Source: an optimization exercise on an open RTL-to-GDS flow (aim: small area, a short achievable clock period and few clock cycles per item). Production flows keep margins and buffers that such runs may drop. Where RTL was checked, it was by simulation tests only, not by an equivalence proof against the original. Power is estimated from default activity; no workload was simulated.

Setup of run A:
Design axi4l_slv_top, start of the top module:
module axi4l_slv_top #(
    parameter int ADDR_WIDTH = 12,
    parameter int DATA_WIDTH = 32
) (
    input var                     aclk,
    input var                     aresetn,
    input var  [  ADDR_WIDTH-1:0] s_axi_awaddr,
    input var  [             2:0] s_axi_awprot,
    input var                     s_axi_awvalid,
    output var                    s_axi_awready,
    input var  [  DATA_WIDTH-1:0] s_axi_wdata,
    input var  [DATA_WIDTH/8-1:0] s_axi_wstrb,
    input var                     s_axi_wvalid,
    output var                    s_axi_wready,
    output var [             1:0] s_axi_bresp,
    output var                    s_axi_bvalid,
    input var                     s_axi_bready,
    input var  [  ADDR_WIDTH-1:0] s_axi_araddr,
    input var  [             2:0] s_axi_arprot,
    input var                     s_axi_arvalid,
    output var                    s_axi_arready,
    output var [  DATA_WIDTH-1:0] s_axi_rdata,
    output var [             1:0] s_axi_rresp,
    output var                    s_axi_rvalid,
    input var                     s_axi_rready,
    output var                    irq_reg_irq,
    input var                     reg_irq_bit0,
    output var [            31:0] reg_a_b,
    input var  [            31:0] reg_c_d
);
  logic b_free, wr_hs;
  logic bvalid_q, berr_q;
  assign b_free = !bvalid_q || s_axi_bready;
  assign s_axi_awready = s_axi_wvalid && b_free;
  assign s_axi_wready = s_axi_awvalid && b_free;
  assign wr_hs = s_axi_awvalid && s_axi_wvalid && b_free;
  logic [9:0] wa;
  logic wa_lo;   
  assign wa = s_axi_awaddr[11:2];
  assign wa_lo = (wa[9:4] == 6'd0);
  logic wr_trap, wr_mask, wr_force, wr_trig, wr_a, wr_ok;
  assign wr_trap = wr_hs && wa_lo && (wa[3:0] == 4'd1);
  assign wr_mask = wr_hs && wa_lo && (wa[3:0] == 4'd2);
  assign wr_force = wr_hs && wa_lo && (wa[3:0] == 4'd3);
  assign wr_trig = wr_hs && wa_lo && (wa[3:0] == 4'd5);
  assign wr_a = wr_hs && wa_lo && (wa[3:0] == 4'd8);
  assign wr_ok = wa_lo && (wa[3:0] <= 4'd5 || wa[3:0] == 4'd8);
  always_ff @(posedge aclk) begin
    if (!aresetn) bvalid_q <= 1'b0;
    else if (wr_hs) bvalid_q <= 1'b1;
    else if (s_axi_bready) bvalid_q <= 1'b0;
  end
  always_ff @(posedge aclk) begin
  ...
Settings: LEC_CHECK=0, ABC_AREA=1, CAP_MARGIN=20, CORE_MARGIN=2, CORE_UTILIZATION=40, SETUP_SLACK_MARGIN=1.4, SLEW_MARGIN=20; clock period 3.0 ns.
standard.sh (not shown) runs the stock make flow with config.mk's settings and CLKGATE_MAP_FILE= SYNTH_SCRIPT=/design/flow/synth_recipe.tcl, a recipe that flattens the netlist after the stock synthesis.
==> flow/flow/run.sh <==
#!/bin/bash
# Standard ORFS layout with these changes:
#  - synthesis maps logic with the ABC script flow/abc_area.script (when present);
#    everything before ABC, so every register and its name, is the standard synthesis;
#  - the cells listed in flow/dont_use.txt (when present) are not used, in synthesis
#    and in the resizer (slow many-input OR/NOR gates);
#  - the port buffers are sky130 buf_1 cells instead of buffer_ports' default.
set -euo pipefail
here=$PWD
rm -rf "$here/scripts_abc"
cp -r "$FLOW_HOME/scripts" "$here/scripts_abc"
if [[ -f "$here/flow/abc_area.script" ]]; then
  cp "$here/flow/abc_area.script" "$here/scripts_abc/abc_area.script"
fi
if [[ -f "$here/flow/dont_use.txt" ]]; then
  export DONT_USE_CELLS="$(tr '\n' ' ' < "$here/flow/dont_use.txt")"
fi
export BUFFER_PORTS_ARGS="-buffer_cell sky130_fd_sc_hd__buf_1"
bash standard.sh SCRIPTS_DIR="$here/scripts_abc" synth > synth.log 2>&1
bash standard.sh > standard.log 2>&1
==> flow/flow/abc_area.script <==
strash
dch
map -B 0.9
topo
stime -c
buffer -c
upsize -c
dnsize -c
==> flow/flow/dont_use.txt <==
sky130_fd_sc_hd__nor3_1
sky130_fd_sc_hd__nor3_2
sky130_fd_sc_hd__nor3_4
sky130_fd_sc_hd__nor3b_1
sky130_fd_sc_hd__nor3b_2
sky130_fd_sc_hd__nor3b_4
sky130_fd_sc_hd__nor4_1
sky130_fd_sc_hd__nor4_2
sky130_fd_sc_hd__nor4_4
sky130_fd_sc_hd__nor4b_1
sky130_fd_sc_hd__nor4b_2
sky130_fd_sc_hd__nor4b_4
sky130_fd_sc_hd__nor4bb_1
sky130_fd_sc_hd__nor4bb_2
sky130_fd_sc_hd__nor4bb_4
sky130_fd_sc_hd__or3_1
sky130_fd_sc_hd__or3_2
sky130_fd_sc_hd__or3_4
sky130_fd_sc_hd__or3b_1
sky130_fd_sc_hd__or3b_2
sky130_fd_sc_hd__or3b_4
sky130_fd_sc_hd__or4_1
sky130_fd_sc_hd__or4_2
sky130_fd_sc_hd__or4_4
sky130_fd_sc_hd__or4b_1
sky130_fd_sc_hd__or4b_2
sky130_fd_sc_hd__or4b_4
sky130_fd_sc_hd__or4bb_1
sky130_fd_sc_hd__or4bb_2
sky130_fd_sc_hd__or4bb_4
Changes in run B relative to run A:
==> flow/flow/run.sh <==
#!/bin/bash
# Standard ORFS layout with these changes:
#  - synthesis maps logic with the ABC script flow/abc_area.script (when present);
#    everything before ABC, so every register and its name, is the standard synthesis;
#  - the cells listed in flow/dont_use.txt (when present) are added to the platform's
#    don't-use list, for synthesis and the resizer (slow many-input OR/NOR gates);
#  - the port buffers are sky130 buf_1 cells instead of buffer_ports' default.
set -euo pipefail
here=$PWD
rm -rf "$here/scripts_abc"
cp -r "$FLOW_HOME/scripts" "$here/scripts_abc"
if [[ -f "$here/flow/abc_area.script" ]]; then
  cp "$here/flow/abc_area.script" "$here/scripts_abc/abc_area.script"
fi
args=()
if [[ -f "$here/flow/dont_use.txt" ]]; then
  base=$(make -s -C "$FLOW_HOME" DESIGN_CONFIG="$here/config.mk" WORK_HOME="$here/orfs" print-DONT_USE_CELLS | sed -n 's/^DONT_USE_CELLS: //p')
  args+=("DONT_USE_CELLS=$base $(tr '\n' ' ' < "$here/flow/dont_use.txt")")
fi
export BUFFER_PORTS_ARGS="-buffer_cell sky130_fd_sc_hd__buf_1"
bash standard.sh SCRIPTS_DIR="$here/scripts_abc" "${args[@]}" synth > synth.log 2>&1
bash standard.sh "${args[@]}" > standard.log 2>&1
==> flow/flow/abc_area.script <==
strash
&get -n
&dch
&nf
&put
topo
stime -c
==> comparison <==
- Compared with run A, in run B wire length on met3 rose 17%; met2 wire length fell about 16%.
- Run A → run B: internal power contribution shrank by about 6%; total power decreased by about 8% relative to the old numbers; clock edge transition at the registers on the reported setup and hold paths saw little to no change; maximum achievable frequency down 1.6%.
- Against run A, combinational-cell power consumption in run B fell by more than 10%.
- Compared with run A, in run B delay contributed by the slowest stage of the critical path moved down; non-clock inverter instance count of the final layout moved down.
#####
▶ _TASK DIRECTIONS_:
In the entries above, restate word for word the lines between the one holding "Design axi4l_slv_top, start" and the one holding "assign s_axi_wready = s_axi_awvalid", inclusive, and nothing besides.

▶ _EXPECTED ANSWER_:
Design axi4l_slv_top, start of the top module:
module axi4l_slv_top #(
    parameter int ADDR_WIDTH = 12,
    parameter int DATA_WIDTH = 32
) (
    input var                     aclk,
    input var                     aresetn,
    input var  [  ADDR_WIDTH-1:0] s_axi_awaddr,
    input var  [             2:0] s_axi_awprot,
    input var                     s_axi_awvalid,
    output var                    s_axi_awready,
    input var  [  DATA_WIDTH-1:0] s_axi_wdata,
    input var  [DATA_WIDTH/8-1:0] s_axi_wstrb,
    input var                     s_axi_wvalid,
    output var                    s_axi_wready,
    output var [             1:0] s_axi_bresp,
    output var                    s_axi_bvalid,
    input var                     s_axi_bready,
    input var  [  ADDR_WIDTH-1:0] s_axi_araddr,
    input var  [             2:0] s_axi_arprot,
    input var                     s_axi_arvalid,
    output var                    s_axi_arready,
    output var [  DATA_WIDTH-1:0] s_axi_rdata,
    output var [             1:0] s_axi_rresp,
    output var                    s_axi_rvalid,
    input var                     s_axi_rready,
    output var                    irq_reg_irq,
    input var                     reg_irq_bit0,
    output var [            31:0] reg_a_b,
    input var  [            31:0] reg_c_d
);
  logic b_free, wr_hs;
  logic bvalid_q, berr_q;
  assign b_free = !bvalid_q || s_axi_bready;
  assign s_axi_awready = s_axi_wvalid && b_free;
  assign s_axi_wready = s_axi_awvalid && b_free;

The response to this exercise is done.